--- The data Enclosed Below ---
[src/rtl/btn_debounce_pkg.sv]
// Shared button-conditioning definitions: FSM state encoding and time conversion.
// Latency: n/a (types and constant functions only).
// Backpressure: n/a.
package btn_debounce_pkg;

    // Button FSM states; all four 2-bit codes are assigned.
    typedef enum logic [1:0] {
        ST_IDLE    = 2'd0,
        ST_ARM     = 2'd1,
        ST_PRESSED = 2'd2,
        ST_REL     = 2'd3
    } btn_state_t;

    // Converts a duration in milliseconds into clock cycles. The long-press block uses it too.
    function automatic int ms_to_cycles(input int clk_freq_hz, input int ms);
        return (clk_freq_hz / 1000) * ms;
    endfunction

endpackage

[src/rtl/btn_debounce_sync_ff.sv]
// Generic N-flop synchroniser for asynchronous inputs, with a synchronous reset value.
// Latency: STAGES clock edges from input change to output.
// Backpressure: none, free-running.
module sync_ff #(
    parameter int              WIDTH   = 1,
    parameter int              STAGES  = 2,
    parameter logic [WIDTH-1:0] RST_VAL = '0
) (
    input  logic             clk,
    input  logic             rst,
    input  logic [WIDTH-1:0] d,
    output logic [WIDTH-1:0] q
);

    logic [WIDTH-1:0] stage_q [STAGES];

    // Shift the input through the flop chain; reset loads the idle value into every stage.
    always_ff @(posedge clk) begin
        if (rst) begin
            for (int i = 0; i < STAGES; i++) begin
                stage_q[i] <= RST_VAL;
            end
        end else begin
            stage_q[0] <= d;
            for (int i = 1; i < STAGES; i++) begin
                stage_q[i] <= stage_q[i-1];
            end
        end
    end

    assign q = stage_q[STAGES-1];

endmodule

[src/rtl/btn_debounce.sv]
// Push-button conditioner: synchronise, debounce, and emit a clean level plus press/release strobes.
// Latency: SYNC_STAGES + DB_CYCLES edges from the first edge that samples a clean raw change.
// Backpressure: none; strobes are single-cycle and must be consumed when they are high.
module btn_debounce
    import btn_debounce_pkg::*;
#(
    parameter int CLK_FREQ_HZ = 50_000_000,
    parameter int DEBOUNCE_MS = 20,
    parameter int ACTIVE_LOW  = 1,
    parameter int SYNC_STAGES = 2
) (
    input  logic clk,
    input  logic rst,
    input  logic btn_raw,
    output logic btn_level,
    output logic btn_press,
    output logic btn_release,
    output logic db_busy
);

    localparam int DB_CYCLES = ms_to_cycles(CLK_FREQ_HZ, DEBOUNCE_MS);
    localparam int CNT_W     = $clog2(DB_CYCLES + 1);

    localparam logic [CNT_W-1:0] CNT_ZERO = '0;
    localparam logic [CNT_W-1:0] CNT_ONE  = CNT_W'(1);
    localparam logic [CNT_W-1:0] CNT_LAST = CNT_W'(DB_CYCLES - 1);
    localparam logic [CNT_W-1:0] CNT_MAX  = CNT_W'(DB_CYCLES);

    // Pin value when the button is released; also the synchroniser reset value.
    localparam logic PIN_IDLE = (ACTIVE_LOW != 0);

    generate
        if (DB_CYCLES < 2) begin : g_bad_db_cycles
            $error("btn_debounce: debounce window must be at least 2 cycles");
        end
        if (SYNC_STAGES < 2 || SYNC_STAGES > 4) begin : g_bad_sync_stages
            $error("btn_debounce: SYNC_STAGES must be in 2..4");
        end
    endgenerate

    logic       pin_sync;
    logic       s;
    btn_state_t state, state_nxt;
    logic [CNT_W-1:0] cnt, cnt_nxt;
    logic       press_nxt;
    logic       release_nxt;

    sync_ff #(
        .WIDTH   (1),
        .STAGES  (SYNC_STAGES),
        .RST_VAL (PIN_IDLE)
    ) u_sync (
        .clk (clk),
        .rst (rst),
        .d   (btn_raw),
        .q   (pin_sync)
    );

    // Normalised sample: 1 means pressed regardless of pin polarity.
    assign s = pin_sync ^ PIN_IDLE;

    // State, counter and strobe registers; reset discards any candidate without a strobe.
    always_ff @(posedge clk) begin
        if (rst) begin
            state       <= ST_IDLE;
            cnt         <= CNT_ZERO;
            btn_press   <= 1'b0;
            btn_release <= 1'b0;
        end else begin
            state       <= state_nxt;
            cnt         <= cnt_nxt;
            btn_press   <= press_nxt;
            btn_release <= release_nxt;
        end
    end

    // Next state: any opposite sample while timing restarts from the stable state.
    always_comb begin
        state_nxt   = state;
        cnt_nxt     = cnt;
        press_nxt   = 1'b0;
        release_nxt = 1'b0;
        case (state)
            ST_IDLE: begin
                if (s) begin
                    state_nxt = ST_ARM;
                    cnt_nxt   = CNT_ONE;
                end
            end
            ST_ARM: begin
                if (!s) begin
                    state_nxt = ST_IDLE;
                    cnt_nxt   = CNT_ZERO;
                end else if (cnt == CNT_LAST) begin
                    state_nxt = ST_PRESSED;
                    cnt_nxt   = CNT_ZERO;
                    press_nxt = 1'b1;
                end else if (cnt != CNT_MAX) begin
                    cnt_nxt = cnt + CNT_ONE;
                end
            end
            ST_PRESSED: begin
                if (!s) begin
                    state_nxt = ST_REL;
                    cnt_nxt   = CNT_ONE;
                end
            end
            ST_REL: begin
                if (s) begin
                    state_nxt = ST_PRESSED;
                    cnt_nxt   = CNT_ZERO;
                end else if (cnt == CNT_LAST) begin
                    state_nxt   = ST_IDLE;
                    cnt_nxt     = CNT_ZERO;
                    release_nxt = 1'b1;
                end else if (cnt != CNT_MAX) begin
                    cnt_nxt = cnt + CNT_ONE;
                end
            end
            default: begin
                state_nxt = ST_IDLE;
                cnt_nxt   = CNT_ZERO;
            end
        endcase
    end

    // Level and busy are decoded straight from the state register.
    assign btn_level = (state == ST_PRESSED) || (state == ST_REL);
    assign db_busy   = (state == ST_ARM)     || (state == ST_REL);

endmodule

[config.mk]
export PLATFORM = sky130hd
export DESIGN_NAME = btn_debounce
export DESIGN_NICKNAME = d
export VERILOG_FILES = /design/src/rtl/btn_debounce_pkg.sv /design/src/rtl/btn_debounce_sync_ff.sv /design/src/rtl/btn_debounce.sv
export SDC_FILE = /design/constraint.sdc
export NUM_CORES = 1
export LEC_CHECK = 0
export CAP_MARGIN = 10
export CORE_UTILIZATION = 40
export CTS_CLUSTER_SIZE = 28
export DETAILED_ROUTE_END_ITERATION = 7
export RECOVER_POWER = 25
export SLEW_MARGIN = 20
export SYNTH_ARGS = -nofsm -noshare
export SYNTH_HDL_FRONTEND = slang
export SYNTH_SLANG_ARGS = --single-unit
export TNS_END_PERCENT = 5
[constraint.sdc]
create_clock -name clk -period 3 [get_ports clk]
set_input_delay 0.9 -clock clk [delete_from_list [all_inputs] [get_ports clk]]
set_output_delay 0.9 -clock clk [all_outputs]
set_load 0.02 [all_outputs]
Word-level counts from Yosys, hierarchy flattened
Memory sizes are Yosys's and may differ from the RTL's.
Index checks and enable logic that the tools add are counted.
{"block": "totals", "ff_bits": 24, "out_inout_bits": 4, "n_memories": 1, "ram_bits": 2}
{"name": "u_sync.stage_q", "depth": 2, "width": 1, "read_ports": 2, "rd_clocked_by_memory_dff": 0, "write_ports": 2, "line_no": "btn_debounce_sync_ff.sv:15", "text": "logic [WIDTH-1:0] stage_q [STAGES];"}
{"block": "classes", "n_reduce_logical": 7, "n_bitwise": 5, "eq_ne": 9, "muxes": 20, "addsub": 1}
{"cell": "$mux W20", "count": 6}
{"cell": "$pmux W20 S4", "count": 1}
{"cell": "$add A20 B1 Y20 const B", "count": 1}
{"cell": "$eq A20 B20 Y1 const B", "count": 1}
{"cell": "$ne A20 B20 Y1 const B", "count": 1}
{"cell": "$mux W2", "count": 6}
{"cell": "$pmux W2 S4", "count": 1}
{"cell": "$mux W1", "count": 6}
{"cell": "$ne A3 B3 Y1 const B", "count": 2}
{"cell": "$reduce_or A3 Y1", "count": 2}
{"cell": "$eq A2 B2 Y1 const B", "count": 2}
{"cell": "$ne A2 B2 Y1 const B", "count": 2}
{"cell": "$reduce_and A4 Y1", "count": 1}
{"cell": "$not A1 Y1", "count": 3}
{"cell": "$eq A2 B1 Y1 const B", "count": 1}
{"cell": "$logic_not A2 Y1", "count": 1}
{"cell": "$logic_or A1 B1 Y1", "count": 2}
{"cell": "$or A1 B1 Y1", "count": 2}
{"cell": "$reduce_and A2 Y1", "count": 1}

Depth between registers and ports, before layout
Gate-level depths: netlist of the first run.
{"block": "logic_depth", "ltp_word": 5, "mapped_depth": 7}

By module
A second synthesis of the first run with hierarchy kept.
{"block": "hier_totals", "cells_unflattened": 161, "area_unflattened_um2": 1388.8}
{"module": "btn_debounce", "seq_area_each_um2": 480.5, "cells_per_inst": 157, "area_each_um2": 1336.3, "instances": 1}
{"module": "sync_ff", "seq_area_each_um2": 40.0, "cells_per_inst": 4, "area_each_um2": 52.6, "instances": 1}

Worst setup path after synthesis of the first run
No wires, ideal clock.
{"block": "synth_path", "path_kind": "input port to flip-flop", "startpoint": "in rst", "endpoint": "reg cnt[1]", "t_arrival_ns": 1.857, "setup_slack_ns": 1.051, "cell_stages": 6, "t_required_ns": 2.908, "cell_sequence": "clkbuf_1 nor2_1 o211a_2 buf_6 a21oi_1 o32ai_1"}
{"item": "start: declaration", "line_no": "btn_debounce.sv:13", "text": "input logic rst,"}
{"item": "end signal: assignment", "line_no": "btn_debounce.sv:71", "text": "cnt <= cnt_nxt;"}
{"item": "end: declaration", "line_no": "btn_debounce.sv:44", "text": "logic [CNT_W-1:0] cnt, cnt_nxt;"}

Final worst setup path of the first run
{"block": "layout_path", "startpoint": "reg cnt[1]", "endpoint": "reg cnt[5]"}
{"block": "layout_between", "elab_chain_cells": 5, "word_cells_on_any_way": 8, "cone_classes": "add/sub (1); eq/ne (2); mux (5)"}
{"item": "$add A20 B1 Y20 or $ne A20 B20 Y1 (tied branches)"}
{"item": "$mux W20", "line_no": "btn_debounce.sv:98, btn_debounce.sv:116"}
{"item": "$mux W20 *", "line_no": "btn_debounce.sv:94", "text": "end else if (cnt == CNT_LAST) begin"}
{"item": "$mux W20, on equally long branches", "line_no": "btn_debounce.sv:109, btn_debounce.sv:91"}
{"item": "$pmux W20 S4 *", "line_no": "btn_debounce.sv:83", "text": "case (state)"}
Mark *: on every way between the ends. The rest lies on a longest branch, timed or not.
A chain may end at the register's enable or synchronous reset.

==> results of run 1 <==
## placed cells by master, fill, tap and decap left out, types with 4 or more instances in the layout
master,instances
inv_1,13
nand3_1,11
a31oi_1,5
nor2_1,9
nor3_1,11
clkdlybuf4s50_1,5
dfxtp_1,26
o21ai_0,9
nand4_1,4
or3_1,9
nand2_1,11
a21oi_1,12
## per-stage QoR
step           instance area [um2]  cells  power, W  setup slack (ns)  hold WS, ns
2_1_floorplan                 1370    164  0.000384              1.05        0.389
3_3_place_gp                  1460    210  0.000394             0.606        0.399
3_5_place_dp                  1460    210  0.000395             0.571        0.394
4_1_cts                       1500    214  0.000574             0.662        0.429
5_1_grt                       1460    214  0.000596             0.441        0.439
6_report                      1460    214  0.000569             0.609        0.428
## registers in the layout, summed over array words and instances (netlist names), named ones only
| name | count |
|---|---|
| btn_press | 1 |
| cnt | 20 |
| btn_release | 1 |
| state | 1 |
| u_sync.stage_q | 2 |
## per-layer routing
metal / share of wire / routed length (um)
met5: 0 / 0
met4: 0.0066 / 19
met3: 0.025 / 73
met2: 0.47 / 1350
met1: 0.50 / 1440
## power by group through the flow
| stage | Clock, W | Sequential (W) | Combinational (W) |
|---|---|---|---|
| after floorplan | 0 | 0.000361 | 0.0000231 |
| after global placement | 0 | 0.000362 | 0.0000328 |
| after detailed placement | 0 | 0.000362 | 0.0000338 |
| after CTS | 0.000186 | 0.000354 | 0.0000340 |
| after global routing | 0.000205 | 0.000355 | 0.0000364 |
| final | 0.000181 | 0.000354 | 0.0000330 |
## worst register-to-register path, cell delays in order, from the launching register on
cell,delay (ns)
dfxtp_1,0.41
ha_1,0.22
nand3_1,0.25
or3_1,0.52
o211ai_2,0.56
o21ai_1,0.15
a22o_1,0.20
## synthesized netlist by cell type, types with 2 or more instances
| cell type | count | area share |
|---|---|---|
| o21ai_0 | 9 | 0.033 |
| ha_1 | 2 | 0.018 |
| nand2b_1 | 3 | 0.014 |
| dfxtp_1 | 26 | 0.38 |
| o2bb2ai_1 | 2 | 0.013 |
| nand3_1 | 10 | 0.037 |
| inv_1 | 13 | 0.036 |
| xor2_1 | 2 | 0.013 |
| nand4_1 | 4 | 0.018 |
| or3_1 | 8 | 0.037 |
| xnor2_1 | 3 | 0.019 |
| nor2_1 | 9 | 0.025 |
| a31oi_1 | 5 | 0.023 |
| o21ai_1 | 3 | 0.011 |
| nor3_1 | 11 | 0.040 |
| or2_2 | 3 | 0.014 |
| clkbuf_1 | 4 | 0.011 |
| nand2_1 | 11 | 0.030 |
| a22o_1 | 2 | 0.013 |
| a21oi_1 | 12 | 0.044 |
## cells by family after synthesis
| group | count (synthesis) | share of synthesized area |
|---|---|---|
| xor gates and xnor gates | 5 | 0.0321 |
| DFF | 26 | 0.381 |
| AOI/OAI and AO/OA | 43 | 0.205 |
| buffers and inverters | 19 | 0.0605 |
| and+or+nand+nor | 69 | 0.302 |
| adders and majority gates | 2 | 0.0183 |
## layout make-up
type | instances | area, um2
Fill cell | 324 | 1690
Multi-Input combinational cell | 119 | 729
Sequential cell | 26 | 520
Timing Repair Buffer | 8 | 71.3
Tap cell | 44 | 55.1
Inverter | 13 | 48.8
Clock buffer | 4 | 36.3
## worst min-delay path by stage
stage / from / to / slack [ns] / cells after the start
finish: u_sync.stage_q[0][0] / u_sync.stage_q[0][1] / 0.43 / 1
CTS: u_sync.stage_q[0][0] / u_sync.stage_q[0][1] / 0.43 / 1
global route: u_sync.stage_q[0][0] / u_sync.stage_q[0][1] / 0.44 / 1
detailed placement: u_sync.stage_q[0][0] / u_sync.stage_q[0][1] / 0.39 / 1
global placement: u_sync.stage_q[0][0] / u_sync.stage_q[0][1] / 0.40 / 1
floorplan: u_sync.stage_q[0][0] / u_sync.stage_q[0][1] / 0.39 / 1
==> results.yml, run 1 <==
finish:
  final_nets: 176
  area_delta_synth_final_pct: 7.06
  utilization: 0.463
  drive_gt1_frac: 0.0824
  antenna_cells: 0
floorplanning:
  die_y_um: 60.4
  die-area_um2: 3650
  start_util: 0.433
  core_um2: 3150
  num_rows: 20
  num_io_pins: 7
  die_w_um: 60.4
routing:
  vias_per_cell: 5.49
  routedWlPerCell_um: 13.5
  vias: 1174
  drc: 0
  drtIter0Drc: 50
  ant_nets: 0
  drtPass1Iterations: 4
  finalWirelength_um: 2890
global_route:
  grtUsageMet1: 0.233
  grt_max_degree: 18
  use_met2: 0.290
  antenna_found_initial: 0
  grt.busiest_layer: "met2"
  met3_usage: 0.0384
  grt_pass1_vias: 1079
  grt_first_pass_wirelength_um: 4910
  grt-ovfl-total: 0
  grt_use_total: 0.179
power:
  ir_worst_vdd_uv: 166
  p_clk_frac: 0.319
  pwr-share-seq: 0.623
  leakagePower_nw: 0.457
  combPwrFrac: 0.058
  switchingPower_w: 0.000131
  power.density_nw_per_um2: 389
  switching_share: 0.230
  cell_internal_pwr_w: 0.000438
placement:
  io_buffers: 6
  gp_congestion: 0.794
  hpwl_um: 2040
timing:
  final_max_slew_viol_count: 0
  slew_headroom: 0.340
  fin_skew_ns: 0.00279
  hold_violations: 0
  fmax_mhz: 418
  rsz0062_at_grt: "false"
  fin_crit_ns: 2.39
  tns_ns: 0
  fin_crit_sh: 0.797
  setup_viol: 0
  worst_slew_pin_slew_ns: 0.981
clock_tree:
  clk_pin_slew_ns: 0.15
  cts_resized: 0
  root_buffer: "clkbuf_4"
  htreeDepth: 1
  cts.sinks: 26
  cts_setup_buffers: 0
  cts_buffers: 3
  hold_buffers: 0
  cts_tree: "done"
  clk_path_buf_depth: 2
  clk_latency_ns: 0.32
worst_setup_path:
  crit_arrival_ns: 2.63
  startpoint: "cnt[1]"
  worst_path_largest_cell_delay_ns: 0.56
  critPathLaunchType: "flip-flop"
  cp_max_fo: 15
  crit_required_ns: 3.23
  worstRegToRegCells: 6
  slowest_stage: "o211ai_2"
  path_cells: "ha_1, nand3_1, or3_1, o211ai_2, o21ai_1, a22o_1"
  crit_path_end_kind: "flip-flop"
  cp.depth: 6
  worstSetupPathType: "reg2reg"
  rrSetupSlack_ns: 0.61
  rr_endpoint: "cnt[5]"
  crit_family: "compound AO/OA/AOI/OAI gates"
  crit_buf_inv: 0
  worstSetupEndpoint: "cnt[5]"
  reg2reg_from: "cnt[1]"
min_path:
  hp-class: "reg2reg"
logic_synthesis:
  syn_avg_cell_area_um2: 8.32
  ys_seq_area_frac: 0.381
  syn-num-nets: 169
  netlist_area_um2: 1370
  netlist_instances: 164
  yosys_warnings: 0
  ys.flop_type: "dfxtp_1"
  async_flop_share: 0
  ys_seq_elements: 26
  synth_edf_count: 0
  synth.distinct_cells: 42
run_status:
  status: "completed"
job:
  cap_violations: 0
No activity file was read; power rests on OpenSTA's default activity.
==> run 2, diff against run 1 <==
clock period = 2.25 ns   (was 3 ns; I/O delays follow)
==> run 2 against run 1 <==
  * Total power rose by 33%
  * Sequential power increased by 33%
  * Routed wire length up 0.49%
  * Setup slack lost 0.49 ns
  * Utilization grew 2.3 points
  * Sequential cell count did not move
  * Non-clock buffer count up 4
  * Cell count rose by 1.9%
  * Sequential share of layout area decreased by 1.7 points
  * Via count up 2.6%
==> results.yml, run 2 (synthesis gave the netlist of run 1 again) <==
run_status:
  status: "completed"
floorplanning:
  num_io_pins: 7
  start_util: 0.433
  die-area_um2: 3650
  die_y_um: 60.4
  die_w_um: 60.4
  core_um2: 3150
  num_rows: 20
worst_setup_path:
  crit_required_ns: 1.57
  path_cells: "clkdlybuf4s50_1"
  slowest_stage: "clkdlybuf4s50_1"
  critPathLaunchType: "flip-flop"
  worst_path_largest_cell_delay_ns: 0.66
  crit_buf_inv: 1
  worstSetupPathType: "reg2out"
  cp_max_fo: 7
  crit_path_end_kind: "output pin"
  crit_arrival_ns: 1.45
  crit_family: "buffers and inverters"
routing:
  drc: 0
  drtIter0Drc: 82
  finalWirelength_um: 2900
  vias: 1204
  vias_per_cell: 5.52
  ant_nets: 0
  drtPass1Iterations: 4
  routedWlPerCell_um: 13.3
timing:
  slew_headroom: 0.669
  fin_crit_ns: 2.13
  fin_crit_sh: 0.945
  whs_ns: 0.435
  final_max_slew_viol_count: 0
  setup_viol: 0
  hold_violations: 0
  fin_skew_ns: 0.00235
  worst_slew_pin_slew_ns: 0.493
  tns_ns: 0
  fmax_mhz: 470
  rsz0062_at_grt: "false"
global_route:
  antenna_found_initial: 0
  grt_max_degree: 18
  grt-ovfl-total: 0
  grt_first_pass_wirelength_um: 4760
  grt_pass1_vias: 1034
  grt_use_total: 0.174
clock_tree:
  clk_latency_ns: 0.32
  cts_setup_buffers: 0
  hold_buffers: 0
  clk_pin_slew_ns: 0.15
  cts_buffers: 3
  cts_tree: "done"
  htreeDepth: 1
  root_buffer: "clkbuf_4"
  clk_path_buf_depth: 2
  cts.sinks: 26
  cts_resized: 0
min_path:
  hp-class: "reg2reg"
finish:
  nFillCells: 328
  largestRegisters: "cnt x20, u_sync.stage_q x2"
  final_common_cell: "dfxtp_1"
  largest_register: "cnt"
  final_nets: 180
  largest_register_ffs: 20
  layout_common_cells: "dfxtp_1, inv_1, a21oi_1"
  area_delta_synth_final_pct: 12.3
  drive_gt1_frac: 0.121
  antenna_cells: 0
placement:
  gp_congestion: 0.842
  hpwl_um: 2080
  io_buffers: 6
power:
  power.density_nw_per_um2: 495
  ir_worst_vdd_uv: 264
  leakagePower_nw: 0.475
job:
  cap_violations: 0
run 2: changes by cell type in the layout (fill, tap and decap cells not counted), sizes merged:
cell and change:
buf +4
run 2: stage by stage:
step                      setup slack (ns)  utilization  cell area (um2)  cells  power (W)
final                                0.123        0.486             1530    218   0.000759
after global routing                0.0241        0.486             1530    218   0.000800
after CTS                           0.0991        0.485             1530    218   0.000771
after detailed placement             0.106        0.473             1490    214   0.000527
after global placement               0.117        0.473             1490    214   0.000525
after floorplan                      0.404            -             1370    164   0.000512
run 2: cell type report:
| cell class | instances | area (um2) | area share |
|---|---|---|---|
| inverters | 13 | 48.8 | 0.0318 |
| multi-input cells | 119 | 771 | 0.503 |
| repair buffers | 12 | 101 | 0.0661 |
| clock buffers | 4 | 36.3 | 0.0237 |
| flip-flops and latches | 26 | 520 | 0.340 |
| well taps | 44 | 55.1 | 0.0359 |
run 2: worst paths after layout:
path	to	slack [ns]	depth (start not counted)	from
worst min-delay path	u_sync.stage_q[0][1]	0.43	1	u_sync.stage_q[0][0]
worst min register to register	u_sync.stage_q[0][1]	0.43	1	u_sync.stage_q[0][0]
worst max register to register	cnt[18]	0.14	7	cnt[1]
worst max-delay path	db_busy	0.12	1	state[0]
run 2: routing by layer:
layer,GRT usage,share of wire
met4,0.0617,0.0052
met1,0.252,0.53
met2,0.262,0.44
met3,0.0256,0.027
met5,0,0
run 2: report_power, final:
part	leakage (nW)	switching (W)	internal, W
sequential	0.210	0.00000580	0.000466
combinational	0.244	0.0000250	0.0000188
clock	0.0210	0.000144	0.0000990
total	0.475	0.000174	0.000584
==> run 3, diff against run 2 <==
GPL_ROUTABILITY_DRIVEN = 0   (was default)
SLEW_MARGIN = 5   (was 20)
==> results of run 3 <==
Final layout, timing and power as in run 2 (identical DEF).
--- End of Enclosed The data ---
» **Prompt**: The lines above that hold "error" are the result; show every one of them.

» **Response area**:
            $error("btn_debounce: debounce window must be at least 2 cycles");
            $error("btn_debounce: SYNC_STAGES must be in 2..4");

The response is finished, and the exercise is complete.